Stored data entries
•••••

Background: an optimization exercise with open tools, aiming at small area and a short achievable clock period. Do not read the settings as production practice. Where RTL was checked, it was by simulation tests only, not by an equivalence proof against the original. Power and IR drop assume default switching activity.

## run 1
Design as2650, start of the top module:
module as2650(
	input clk,
	input rst,
	input [7:0] bus_in,
	output [7:0] bus_out,
	output le_lo,
	output le_hi,
	output OEb,
	output WEb,
	output bus_dir,
	output IOC,
	output IOD,
	input [6:0] irqs,
	output flag,
	input sense,
	output [7:0] ext_io_addr,
	output io_bus_cyc,
	output io_bus_we,
	output [7:0] io_bus_out,
	input [7:0] io_bus_in,
	output [7:0] debug_psl,
	output [7:0] debug_psu,
	output [32:0] la_data_out,
	input wb_hidden_rom_enable,
	output reg cpu_hidden_rom_enable,
	output WE_ram
);
Size in the first run: ~3100 cells after synthesis, roughly 420 flip-flops, roughly 110 I/O pins, ~31000 µm² of cells after synthesis.
clock: 16.0 ns
lec_check: 0
cap_margin: 10
core_margin: 2
core_utilization: 45
cts_buf_list: sky130_fd_sc_hd__clkbuf_16
cts_cluster_diameter: 100
cts_cluster_size: 20
slew_margin: 10
standard.sh (not shown) runs the stock make flow with config.mk's settings and CLKGATE_MAP_FILE= SYNTH_SCRIPT=/design/flow/synth_recipe.tcl, a recipe that flattens the netlist after the stock synthesis.
==> flow/flow/run.sh <==
#!/bin/bash
# The standard layout (standard.sh: the standard flow's own synthesis and ORFS flow) with two changes:
# - the input and output ports are buffered with sky130_fd_sc_hd__buf_1 cells instead of
#   the cell buffer_ports picks by default;
# - ORFS's repair_timing steps aim for 9 ns of setup slack rather than 0, so that they size
#   up the slowest paths; the clock and constraints are the design's.
# Make's full output goes to flow_make.log here; ORFS's own logs are under orfs/logs.
set -euo pipefail
export BUFFER_PORTS_ARGS="-buffer_cell sky130_fd_sc_hd__buf_1"
export SETUP_SLACK_MARGIN=9
export TNS_END_PERCENT=5
bash standard.sh finish > flow_make.log 2>&1
--- input diff run 1..run 2 ---
- CORE_UTILIZATION: 45 -> 50
- CTS_CLUSTER_SIZE: 20 -> 14
- CTS_CLUSTER_DIAMETER: 100 -> 80
==> comparison <==
Cell count (run 2 vs. run 1) decreases slightly. Run 1 -> run 2: number of fill cells decreased by more than 10%. Run 2 against run 1: overall fraction of global-route tracks in use went up; end-of-flow core utilization went up. Run 2 vs. run 1: overall power grew by 0.20 mW, net count reported at finish grew by 1.4%, setup slack grew by 0.080 ns. Of the two values seen for critical path launch point, bus_in[4] was produced by run 1 and rst by run 2.
Edits applied to the flow inputs when going from run 2 to run 3:
- CTS_CLUSTER_DIAMETER changed from 80 to 100
- CTS_CLUSTER_SIZE changed from 14 to 20
## What came out
Delta (run 3 minus run 2): final cell area excluding filler cells decreased 1.6%, hold slack increased 0.0069 ns. Measured against each other, run 2 and run 3 differ in insertion delay to the later sink of the worst-skew pair, the lower figure coming from run 2.
The following lists how run 4 was set up differently from run 3:
diff --git a/flow/flow/run.sh b/flow/flow/run.sh
--- a/flow/flow/run.sh
+++ b/flow/flow/run.sh
@@ -5 +5 @@
-# - ORFS's repair_timing steps aim for 9 ns of setup slack rather than 0, so that they size
+# - ORFS's repair_timing steps aim for 8.7 ns of setup slack rather than 0, so that they size
@@ -10 +10 @@
-export SETUP_SLACK_MARGIN=9
+export SETUP_SLACK_MARGIN=8.7
Run 4: done, clean on timing, DRC and antenna. Run 4 -> run 3: routed wire length per instance flat. Diff run 3 -> run 4: share of power burned in the clock network lower; cell area after layout lost 2.4%; synthesized area shows no meaningful change; via count dropped 116.
The following lists how run 5 was set up differently from run 4:
- CAP_MARGIN changed from 10 to 20
- SLEW_MARGIN changed from 10 to 20
diff --git a/flow/flow/run.sh b/flow/flow/run.sh
--- a/flow/flow/run.sh
+++ b/flow/flow/run.sh
@@ -3 +3 @@
-# - the input and output ports are buffered with sky130_fd_sc_hd__buf_1 cells instead of
+# - the input and output ports are buffered with sky130_fd_sc_hd__buf_2 cells instead of
@@ -5 +5 @@
-# - ORFS's repair_timing steps aim for 8.7 ns of setup slack rather than 0, so that they size
+# - ORFS's repair_timing steps aim for 9 ns of setup slack rather than 0, so that they size
@@ -9,2 +9,2 @@
-export BUFFER_PORTS_ARGS="-buffer_cell sky130_fd_sc_hd__buf_1"
-export SETUP_SLACK_MARGIN=8.7
+export BUFFER_PORTS_ARGS="-buffer_cell sky130_fd_sc_hd__buf_2"
+export SETUP_SLACK_MARGIN=9
Notes after the runs:
Run 5: full flow OK, the timing, DRC and antenna checks passed. Starting DRC count in detailed routing was higher in run 5 than in run 4. Power dissipated by switching net loads is lower on run 4. Diff run 4 and run 5: detailed placer's ending HPWL higher in run 5. Run 4 reports its top metal layer carrying routed signals as met5 while run 5 reports met4.

## red
as2650, a different RTL version from the one above (not shown whole).
For scale: ~420 flip-flops, about 110 I/O pins, roughly 31000 sq um of cells after synthesis.
export LEC_CHECK = 0
export CAP_MARGIN = 20
export CORE_MARGIN = 2
export CORE_UTILIZATION = 40
export CTS_BUF_LIST = sky130_fd_sc_hd__clkbuf_8
export SLEW_MARGIN = 20
create_clock -name core_clock -period 16.0 [get_ports {clk}]
==> flow/flow/run.sh <==
#!/bin/bash
# The standard layout (standard.sh: the standard flow's own synthesis and ORFS flow) with two changes:
# - the input and output ports are buffered with sky130_fd_sc_hd__buf_2 cells instead of
#   the cell buffer_ports picks by default;
# - ORFS's repair_timing steps aim for 12 ns of setup slack rather than 0, so that they size
#   up the slowest paths; the clock and constraints are the design's.
# Make's full output goes to flow_make.log here; ORFS's own logs are under orfs/logs.
set -euo pipefail
export BUFFER_PORTS_ARGS="-buffer_cell sky130_fd_sc_hd__buf_2"
export SETUP_SLACK_MARGIN=12
export TNS_END_PERCENT=5
bash standard.sh finish > flow_make.log 2>&1
red did not stop at any stage, and its layout met the timing, DRC and antenna checks.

•••••

Every record here must be output exactly, word for word.

Answer for the task —
Background: an optimization exercise with open tools, aiming at small area and a short achievable clock period. Do not read the settings as production practice. Where RTL was checked, it was by simulation tests only, not by an equivalence proof against the original. Power and IR drop assume default switching activity.

## run 1
Design as2650, start of the top module:
module as2650(
	input clk,
	input rst,
	input [7:0] bus_in,
	output [7:0] bus_out,
	output le_lo,
	output le_hi,
	output OEb,
	output WEb,
	output bus_dir,
	output IOC,
	output IOD,
	input [6:0] irqs,
	output flag,
	input sense,
	output [7:0] ext_io_addr,
	output io_bus_cyc,
	output io_bus_we,
	output [7:0] io_bus_out,
	input [7:0] io_bus_in,
	output [7:0] debug_psl,
	output [7:0] debug_psu,
	output [32:0] la_data_out,
	input wb_hidden_rom_enable,
	output reg cpu_hidden_rom_enable,
	output WE_ram
);
Size in the first run: ~3100 cells after synthesis, roughly 420 flip-flops, roughly 110 I/O pins, ~31000 µm² of cells after synthesis.
clock: 16.0 ns
lec_check: 0
cap_margin: 10
core_margin: 2
core_utilization: 45
cts_buf_list: sky130_fd_sc_hd__clkbuf_16
cts_cluster_diameter: 100
cts_cluster_size: 20
slew_margin: 10
standard.sh (not shown) runs the stock make flow with config.mk's settings and CLKGATE_MAP_FILE= SYNTH_SCRIPT=/design/flow/synth_recipe.tcl, a recipe that flattens the netlist after the stock synthesis.
==> flow/flow/run.sh <==
#!/bin/bash
# The standard layout (standard.sh: the standard flow's own synthesis and ORFS flow) with two changes:
# - the input and output ports are buffered with sky130_fd_sc_hd__buf_1 cells instead of
#   the cell buffer_ports picks by default;
# - ORFS's repair_timing steps aim for 9 ns of setup slack rather than 0, so that they size
#   up the slowest paths; the clock and constraints are the design's.
# Make's full output goes to flow_make.log here; ORFS's own logs are under orfs/logs.
set -euo pipefail
export BUFFER_PORTS_ARGS="-buffer_cell sky130_fd_sc_hd__buf_1"
export SETUP_SLACK_MARGIN=9
export TNS_END_PERCENT=5
bash standard.sh finish > flow_make.log 2>&1
--- input diff run 1..run 2 ---
- CORE_UTILIZATION: 45 -> 50
- CTS_CLUSTER_SIZE: 20 -> 14
- CTS_CLUSTER_DIAMETER: 100 -> 80
==> comparison <==
Cell count (run 2 vs. run 1) decreases slightly. Run 1 -> run 2: number of fill cells decreased by more than 10%. Run 2 against run 1: overall fraction of global-route tracks in use went up; end-of-flow core utilization went up. Run 2 vs. run 1: overall power grew by 0.20 mW, net count reported at finish grew by 1.4%, setup slack grew by 0.080 ns. Of the two values seen for critical path launch point, bus_in[4] was produced by run 1 and rst by run 2.
Edits applied to the flow inputs when going from run 2 to run 3:
- CTS_CLUSTER_DIAMETER changed from 80 to 100
- CTS_CLUSTER_SIZE changed from 14 to 20
## What came out
Delta (run 3 minus run 2): final cell area excluding filler cells decreased 1.6%, hold slack increased 0.0069 ns. Measured against each other, run 2 and run 3 differ in insertion delay to the later sink of the worst-skew pair, the lower figure coming from run 2.
The following lists how run 4 was set up differently from run 3:
diff --git a/flow/flow/run.sh b/flow/flow/run.sh
--- a/flow/flow/run.sh
+++ b/flow/flow/run.sh
@@ -5 +5 @@
-# - ORFS's repair_timing steps aim for 9 ns of setup slack rather than 0, so that they size
+# - ORFS's repair_timing steps aim for 8.7 ns of setup slack rather than 0, so that they size
@@ -10 +10 @@
-export SETUP_SLACK_MARGIN=9
+export SETUP_SLACK_MARGIN=8.7
Run 4: done, clean on timing, DRC and antenna. Run 4 -> run 3: routed wire length per instance flat. Diff run 3 -> run 4: share of power burned in the clock network lower; cell area after layout lost 2.4%; synthesized area shows no meaningful change; via count dropped 116.
The following lists how run 5 was set up differently from run 4:
- CAP_MARGIN changed from 10 to 20
- SLEW_MARGIN changed from 10 to 20
diff --git a/flow/flow/run.sh b/flow/flow/run.sh
--- a/flow/flow/run.sh
+++ b/flow/flow/run.sh
@@ -3 +3 @@
-# - the input and output ports are buffered with sky130_fd_sc_hd__buf_1 cells instead of
+# - the input and output ports are buffered with sky130_fd_sc_hd__buf_2 cells instead of
@@ -5 +5 @@
-# - ORFS's repair_timing steps aim for 8.7 ns of setup slack rather than 0, so that they size
+# - ORFS's repair_timing steps aim for 9 ns of setup slack rather than 0, so that they size
@@ -9,2 +9,2 @@
-export BUFFER_PORTS_ARGS="-buffer_cell sky130_fd_sc_hd__buf_1"
-export SETUP_SLACK_MARGIN=8.7
+export BUFFER_PORTS_ARGS="-buffer_cell sky130_fd_sc_hd__buf_2"
+export SETUP_SLACK_MARGIN=9
Notes after the runs:
Run 5: full flow OK, the timing, DRC and antenna checks passed. Starting DRC count in detailed routing was higher in run 5 than in run 4. Power dissipated by switching net loads is lower on run 4. Diff run 4 and run 5: detailed placer's ending HPWL higher in run 5. Run 4 reports its top metal layer carrying routed signals as met5 while run 5 reports met4.

## red
as2650, a different RTL version from the one above (not shown whole).
For scale: ~420 flip-flops, about 110 I/O pins, roughly 31000 sq um of cells after synthesis.
export LEC_CHECK = 0
export CAP_MARGIN = 20
export CORE_MARGIN = 2
export CORE_UTILIZATION = 40
export CTS_BUF_LIST = sky130_fd_sc_hd__clkbuf_8
export SLEW_MARGIN = 20
create_clock -name core_clock -period 16.0 [get_ports {clk}]
==> flow/flow/run.sh <==
#!/bin/bash
# The standard layout (standard.sh: the standard flow's own synthesis and ORFS flow) with two changes:
# - the input and output ports are buffered with sky130_fd_sc_hd__buf_2 cells instead of
#   the cell buffer_ports picks by default;
# - ORFS's repair_timing steps aim for 12 ns of setup slack rather than 0, so that they size
#   up the slowest paths; the clock and constraints are the design's.
# Make's full output goes to flow_make.log here; ORFS's own logs are under orfs/logs.
set -euo pipefail
export BUFFER_PORTS_ARGS="-buffer_cell sky130_fd_sc_hd__buf_2"
export SETUP_SLACK_MARGIN=12
export TNS_END_PERCENT=5
bash standard.sh finish > flow_make.log 2>&1
red did not stop at any stage, and its layout met the timing, DRC and antenna checks.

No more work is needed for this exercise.